Alcanzar la vejez es comprobar la vacuidad y lo ilusorio de nuestras vidas, esa “exquisita mierda de la gloria” de la que habla Gabriel García Márquez al referirse a las hazañas inútiles del coronel Aureliano Buendía y de los sufridos luchadores de Macondo. El ameno jardín en el que transcurre la existencia de los menos, no debe distraernos de la suerte de los más en un mundo en el que el portentoso progreso de las nuevas tecnologías corre parejo a la proliferación de las guerras y luchas mortíferas, el radio infinito de la injusticia, la pobreza y el hambre. 
Es empresa de los caballeros andantes, decía don Quijote, “deshacer tuertos y socorrer y acudir a los miserables” e imagino al hidalgo manchego montado a lomos de Rocinante acometiendo lanza en ristre contra los esbirros de la Santa Hermandad que proceden al desalojo de los desahuciados, contra los corruptos de la ingeniería financiera o, a Estrecho traviesa, al pie de las verjas de Ceuta y Melilla que él toma por encantados castillos con puentes levadizos y torres almenadas socorriendo a unos inmigrantes cuyo único crimen es su instinto de vida y el ansia de libertad. 

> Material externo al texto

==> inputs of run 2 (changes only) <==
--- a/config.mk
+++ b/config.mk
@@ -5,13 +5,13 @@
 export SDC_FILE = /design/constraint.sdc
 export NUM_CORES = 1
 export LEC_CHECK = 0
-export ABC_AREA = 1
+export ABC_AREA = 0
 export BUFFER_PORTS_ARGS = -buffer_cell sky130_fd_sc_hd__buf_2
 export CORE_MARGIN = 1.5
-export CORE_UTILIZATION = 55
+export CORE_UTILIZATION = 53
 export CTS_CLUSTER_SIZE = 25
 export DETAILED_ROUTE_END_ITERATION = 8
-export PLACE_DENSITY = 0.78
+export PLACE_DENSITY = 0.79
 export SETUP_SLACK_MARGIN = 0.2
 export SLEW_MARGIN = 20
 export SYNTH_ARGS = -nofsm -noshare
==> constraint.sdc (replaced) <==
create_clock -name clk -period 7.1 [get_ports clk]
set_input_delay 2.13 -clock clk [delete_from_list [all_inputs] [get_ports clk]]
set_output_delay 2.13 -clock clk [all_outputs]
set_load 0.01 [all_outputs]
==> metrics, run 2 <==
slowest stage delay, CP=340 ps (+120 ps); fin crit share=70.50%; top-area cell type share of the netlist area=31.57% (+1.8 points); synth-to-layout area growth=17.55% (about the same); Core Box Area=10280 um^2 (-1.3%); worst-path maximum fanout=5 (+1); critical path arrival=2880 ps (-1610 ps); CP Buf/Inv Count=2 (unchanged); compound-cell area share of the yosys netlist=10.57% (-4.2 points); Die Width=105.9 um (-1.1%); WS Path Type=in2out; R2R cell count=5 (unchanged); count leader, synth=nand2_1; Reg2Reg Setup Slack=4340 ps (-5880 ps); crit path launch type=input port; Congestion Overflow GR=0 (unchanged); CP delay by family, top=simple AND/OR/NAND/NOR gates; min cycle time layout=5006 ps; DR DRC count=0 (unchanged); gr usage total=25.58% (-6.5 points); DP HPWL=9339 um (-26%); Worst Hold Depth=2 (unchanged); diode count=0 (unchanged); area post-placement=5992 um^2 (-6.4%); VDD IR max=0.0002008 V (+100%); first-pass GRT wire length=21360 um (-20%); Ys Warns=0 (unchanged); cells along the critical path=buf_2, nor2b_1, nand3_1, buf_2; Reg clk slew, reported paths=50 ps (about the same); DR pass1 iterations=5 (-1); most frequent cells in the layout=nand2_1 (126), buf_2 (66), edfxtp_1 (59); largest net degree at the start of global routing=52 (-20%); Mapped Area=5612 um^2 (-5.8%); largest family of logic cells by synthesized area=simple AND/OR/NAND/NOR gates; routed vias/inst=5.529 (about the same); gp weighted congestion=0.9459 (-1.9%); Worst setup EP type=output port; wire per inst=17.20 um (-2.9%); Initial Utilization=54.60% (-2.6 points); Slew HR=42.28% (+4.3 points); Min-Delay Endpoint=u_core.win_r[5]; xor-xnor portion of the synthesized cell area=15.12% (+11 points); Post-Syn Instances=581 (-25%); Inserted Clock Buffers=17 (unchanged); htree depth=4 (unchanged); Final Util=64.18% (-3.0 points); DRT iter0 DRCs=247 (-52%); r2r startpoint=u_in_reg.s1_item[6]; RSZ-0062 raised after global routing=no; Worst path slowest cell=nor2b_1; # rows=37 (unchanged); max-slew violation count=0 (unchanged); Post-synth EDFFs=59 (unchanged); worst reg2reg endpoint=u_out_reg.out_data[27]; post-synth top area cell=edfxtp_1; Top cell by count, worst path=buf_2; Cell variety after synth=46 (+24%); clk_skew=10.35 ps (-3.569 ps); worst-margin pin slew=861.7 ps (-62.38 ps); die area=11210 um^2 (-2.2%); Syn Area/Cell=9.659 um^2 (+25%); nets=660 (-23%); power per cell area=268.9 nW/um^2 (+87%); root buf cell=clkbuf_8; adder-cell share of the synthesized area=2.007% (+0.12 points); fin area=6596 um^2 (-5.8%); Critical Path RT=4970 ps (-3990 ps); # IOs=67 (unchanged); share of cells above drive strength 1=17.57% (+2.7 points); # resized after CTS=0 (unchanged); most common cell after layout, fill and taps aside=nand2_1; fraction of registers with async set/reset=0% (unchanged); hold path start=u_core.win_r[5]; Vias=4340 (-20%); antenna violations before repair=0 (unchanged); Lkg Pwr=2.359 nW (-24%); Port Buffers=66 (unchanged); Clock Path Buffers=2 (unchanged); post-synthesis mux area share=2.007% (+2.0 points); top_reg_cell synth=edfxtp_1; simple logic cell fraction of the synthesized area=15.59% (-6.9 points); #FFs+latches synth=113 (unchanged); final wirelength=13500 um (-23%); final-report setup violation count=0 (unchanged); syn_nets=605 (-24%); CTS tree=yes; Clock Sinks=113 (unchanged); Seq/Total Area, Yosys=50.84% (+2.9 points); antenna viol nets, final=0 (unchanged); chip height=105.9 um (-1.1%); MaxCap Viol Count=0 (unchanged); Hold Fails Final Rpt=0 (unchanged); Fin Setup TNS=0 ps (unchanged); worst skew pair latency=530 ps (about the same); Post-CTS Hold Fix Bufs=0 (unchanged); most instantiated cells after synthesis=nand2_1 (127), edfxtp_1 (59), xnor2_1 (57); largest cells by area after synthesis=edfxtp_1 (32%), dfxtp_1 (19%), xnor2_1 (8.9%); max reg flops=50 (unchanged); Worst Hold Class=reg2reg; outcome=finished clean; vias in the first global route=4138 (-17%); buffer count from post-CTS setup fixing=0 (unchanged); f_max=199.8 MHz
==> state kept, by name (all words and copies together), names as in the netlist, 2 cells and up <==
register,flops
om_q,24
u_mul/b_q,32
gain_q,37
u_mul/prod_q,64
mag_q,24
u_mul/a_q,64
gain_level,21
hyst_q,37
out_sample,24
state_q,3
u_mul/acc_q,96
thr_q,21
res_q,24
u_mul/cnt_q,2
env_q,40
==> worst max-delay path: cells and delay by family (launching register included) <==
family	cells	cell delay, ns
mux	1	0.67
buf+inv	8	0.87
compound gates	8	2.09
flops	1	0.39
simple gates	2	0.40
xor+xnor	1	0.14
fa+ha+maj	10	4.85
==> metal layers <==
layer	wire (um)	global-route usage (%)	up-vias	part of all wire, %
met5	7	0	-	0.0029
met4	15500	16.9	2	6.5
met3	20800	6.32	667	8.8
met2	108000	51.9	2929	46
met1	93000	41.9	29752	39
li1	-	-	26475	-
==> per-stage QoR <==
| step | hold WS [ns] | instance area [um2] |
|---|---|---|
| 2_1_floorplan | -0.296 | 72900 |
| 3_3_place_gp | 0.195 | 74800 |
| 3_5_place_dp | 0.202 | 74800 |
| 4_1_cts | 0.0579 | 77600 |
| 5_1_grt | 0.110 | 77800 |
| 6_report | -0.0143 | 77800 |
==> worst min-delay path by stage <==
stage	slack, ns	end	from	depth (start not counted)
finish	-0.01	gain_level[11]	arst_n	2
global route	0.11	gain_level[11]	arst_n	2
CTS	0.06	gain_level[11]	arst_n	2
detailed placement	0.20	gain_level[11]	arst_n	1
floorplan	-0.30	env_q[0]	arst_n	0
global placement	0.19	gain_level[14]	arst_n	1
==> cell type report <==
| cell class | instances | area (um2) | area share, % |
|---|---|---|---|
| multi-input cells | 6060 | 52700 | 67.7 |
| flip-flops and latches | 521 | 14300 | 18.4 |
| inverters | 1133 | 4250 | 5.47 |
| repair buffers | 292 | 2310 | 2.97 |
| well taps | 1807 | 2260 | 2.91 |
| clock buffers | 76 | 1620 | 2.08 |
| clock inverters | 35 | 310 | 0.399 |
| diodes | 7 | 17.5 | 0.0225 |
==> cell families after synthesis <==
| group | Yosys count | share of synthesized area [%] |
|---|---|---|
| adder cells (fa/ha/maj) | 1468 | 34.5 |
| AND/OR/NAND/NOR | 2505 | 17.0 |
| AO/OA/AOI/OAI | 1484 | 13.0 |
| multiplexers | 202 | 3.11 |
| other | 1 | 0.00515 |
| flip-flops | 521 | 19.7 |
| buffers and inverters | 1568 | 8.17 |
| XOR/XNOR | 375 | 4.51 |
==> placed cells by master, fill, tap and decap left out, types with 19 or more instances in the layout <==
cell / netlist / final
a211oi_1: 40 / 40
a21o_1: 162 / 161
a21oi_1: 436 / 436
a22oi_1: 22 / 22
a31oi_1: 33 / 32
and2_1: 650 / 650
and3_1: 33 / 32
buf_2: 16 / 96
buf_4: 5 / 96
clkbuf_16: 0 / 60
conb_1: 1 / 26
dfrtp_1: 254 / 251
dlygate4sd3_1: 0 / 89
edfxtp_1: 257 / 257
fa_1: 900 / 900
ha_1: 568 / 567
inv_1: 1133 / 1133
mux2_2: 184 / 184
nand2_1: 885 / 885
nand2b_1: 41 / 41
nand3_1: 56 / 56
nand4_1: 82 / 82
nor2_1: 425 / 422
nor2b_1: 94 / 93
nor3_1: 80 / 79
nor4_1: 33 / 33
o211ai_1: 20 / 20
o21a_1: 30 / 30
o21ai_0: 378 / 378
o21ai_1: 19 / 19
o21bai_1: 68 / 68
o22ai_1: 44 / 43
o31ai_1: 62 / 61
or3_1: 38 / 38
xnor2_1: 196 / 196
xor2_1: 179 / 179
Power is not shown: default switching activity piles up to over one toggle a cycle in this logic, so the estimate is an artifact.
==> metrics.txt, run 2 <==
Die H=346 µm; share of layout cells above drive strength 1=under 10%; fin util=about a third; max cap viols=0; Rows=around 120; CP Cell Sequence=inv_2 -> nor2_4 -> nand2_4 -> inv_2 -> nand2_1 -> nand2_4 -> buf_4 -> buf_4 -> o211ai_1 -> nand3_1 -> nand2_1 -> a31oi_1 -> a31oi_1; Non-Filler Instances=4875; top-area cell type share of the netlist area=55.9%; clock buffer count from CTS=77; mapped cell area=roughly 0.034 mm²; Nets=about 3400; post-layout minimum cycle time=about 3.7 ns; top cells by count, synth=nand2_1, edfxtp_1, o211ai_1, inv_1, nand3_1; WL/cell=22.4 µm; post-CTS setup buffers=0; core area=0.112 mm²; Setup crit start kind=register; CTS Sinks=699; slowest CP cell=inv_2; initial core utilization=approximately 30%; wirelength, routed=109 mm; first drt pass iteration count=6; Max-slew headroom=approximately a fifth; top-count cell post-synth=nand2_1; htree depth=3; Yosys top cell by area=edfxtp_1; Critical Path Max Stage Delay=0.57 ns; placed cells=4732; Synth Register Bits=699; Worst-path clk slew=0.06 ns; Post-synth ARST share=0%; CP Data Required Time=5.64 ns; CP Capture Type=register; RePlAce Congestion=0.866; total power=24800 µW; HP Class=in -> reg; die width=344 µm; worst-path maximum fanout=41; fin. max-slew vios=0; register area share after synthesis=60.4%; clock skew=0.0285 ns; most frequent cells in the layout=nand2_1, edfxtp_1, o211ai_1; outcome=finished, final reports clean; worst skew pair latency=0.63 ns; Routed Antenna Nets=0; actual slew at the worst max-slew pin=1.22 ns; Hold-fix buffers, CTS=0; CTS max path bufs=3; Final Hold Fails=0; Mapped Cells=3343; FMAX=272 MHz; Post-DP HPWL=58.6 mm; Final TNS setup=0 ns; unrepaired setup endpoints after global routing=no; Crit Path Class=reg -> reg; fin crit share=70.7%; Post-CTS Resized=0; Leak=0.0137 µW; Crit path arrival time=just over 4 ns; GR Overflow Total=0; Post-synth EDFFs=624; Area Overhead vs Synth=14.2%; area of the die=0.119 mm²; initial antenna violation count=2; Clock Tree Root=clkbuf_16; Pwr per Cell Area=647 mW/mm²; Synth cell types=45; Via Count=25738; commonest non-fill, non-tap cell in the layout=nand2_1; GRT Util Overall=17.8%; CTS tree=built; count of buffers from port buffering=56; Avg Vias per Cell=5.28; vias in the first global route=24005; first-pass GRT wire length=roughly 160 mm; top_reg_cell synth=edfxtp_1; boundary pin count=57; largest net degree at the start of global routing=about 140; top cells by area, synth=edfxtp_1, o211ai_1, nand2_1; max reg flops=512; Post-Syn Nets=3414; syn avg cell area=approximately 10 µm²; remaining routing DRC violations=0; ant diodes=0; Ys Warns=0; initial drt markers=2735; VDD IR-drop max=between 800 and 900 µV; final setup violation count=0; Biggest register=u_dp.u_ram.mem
--- config.mk ---
export PLATFORM = sky130hd
export DESIGN_NAME = bracketed_token_span_checker_top
export DESIGN_NICKNAME = d
export VERILOG_FILES = /design/src/rtl/core/btsc_pkg.sv /design/src/rtl/core/bracketed_token_span_checker_top.sv
export SDC_FILE = /design/constraint.sdc
export NUM_CORES = 1
export LEC_CHECK = 0
export BUFFER_PORTS_ARGS = -buffer_cell sky130_fd_sc_hd__buf_2
export CAP_MARGIN = 15
export CORE_AREA = 2 2 162 164
export DETAILED_ROUTE_END_ITERATION = 7
export DIE_AREA = 0 0 164 166
export PLACE_DENSITY = 0.76
export SYNTH_ARGS = -nofsm -noshare
export SYNTH_HDL_FRONTEND = slang
export SYNTH_SLANG_ARGS = --single-unit
export TNS_END_PERCENT = 1
--- constraint.sdc ---
create_clock -name clk_i -period 9.9 [get_ports clk_i]
set_input_delay 0.495 -clock clk_i [delete_from_list [all_inputs] [get_ports clk_i]]
set_output_delay 0.495 -clock clk_i [all_outputs]
set_load 0.01 [all_outputs]
File: config.mk
export PLATFORM = sky130hd
export DESIGN_NAME = balance_tilt_controller_top
export DESIGN_NICKNAME = d
export VERILOG_FILES = /design/src/sv/btc_pkg.sv /design/src/sv/btc_cfg.sv /design/src/sv/btc_ctrl.sv /design/src/sv/btc_dpath.sv /design/src/sv/balance_tilt_controller_top.sv
export SDC_FILE = /design/constraint.sdc
export NUM_CORES = 2
export LEC_CHECK = 0
export ABC_AREA = 1
export BUFFER_PORTS_ARGS = -buffer_cell sky130_fd_sc_hd__buf_2
export CAP_MARGIN = 10
export CORE_AREA = 2 2 188 375
export CTS_CLUSTER_DIAMETER = 30
export DETAILED_ROUTE_END_ITERATION = 8
export DIE_AREA = 0 0 190 377
export GPL_TIMING_DRIVEN = 0
export PLACE_DENSITY = 0.91
export SLEW_MARGIN = 10
export SYNTH_ARGS = -nofsm -noshare
export SYNTH_HDL_FRONTEND = slang
export SYNTH_SLANG_ARGS = --single-unit
File: constraint.sdc
create_clock -name clk -period 15.13 [get_ports clk]
set_input_delay 1.513 -clock clk [delete_from_list [all_inputs] [get_ports clk]]
set_output_delay 1.513 -clock clk [all_outputs]
set_load 0.02 [all_outputs]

Sí, al héroe de Cervantes y a los lectores tocados por la gracia de su novela nos resulta difícil resignarnos a la existencia de un mundo aquejado de paro, corrupción, precariedad, crecientes desigualdades sociales y exilio profesional de los jóvenes como en el que actualmente vivimos. Si ello es locura, aceptémosla. El buen Sancho encontrará siempre un refrán para defenderla. 
El panorama a nuestro alcance es sombrío: crisis económica, crisis política, crisis social. Según las estadísticas que tengo a mano, más del 20% de los niños de nuestra Marca España vive hoy bajo el umbral de la pobreza, una cifra con todo inferior a la del nivel del paro. Las razones para indignarse son múltiples y el escritor no puede ignorarlas sin traicionarse a sí mismo. No se trata de poner la pluma al servicio de una causa, por justa que sea, sino de introducir el fermento contestatario de esta en el ámbito de la escritura. Encajar la trama novelesca en el molde de unas formas reiteradas hasta la saciedad condena la obra a la irrelevancia y una vez más, en la encrucijada, Cervantes nos muestra el camino. Su conciencia del tiempo “devorador y consumidor de las cosas” del que habla en el magistral capítulo IX de la Primera Parte del libro le indujo a adelantarse a él y a servirse de los géneros literarios en boga como material de derribo para construir un portentoso relato de relatos que se despliega hasta el infinito. Como dije hace ya bastantes años, la locura de Alonso Quijano trastornado por sus lecturas se contagia a su creador enloquecido por los poderes de la literatura. Volver a Cervantes y asumir la locura de su personaje como una forma superior de cordura, tal es la lección del Quijote. Al hacerlo no nos evadimos de la realidad inicua que nos rodea. Asentamos al revés los pies en ella. Digamos bien alto que podemos. Los contaminados por nuestro primer escritor no nos resignamos a la injusticia."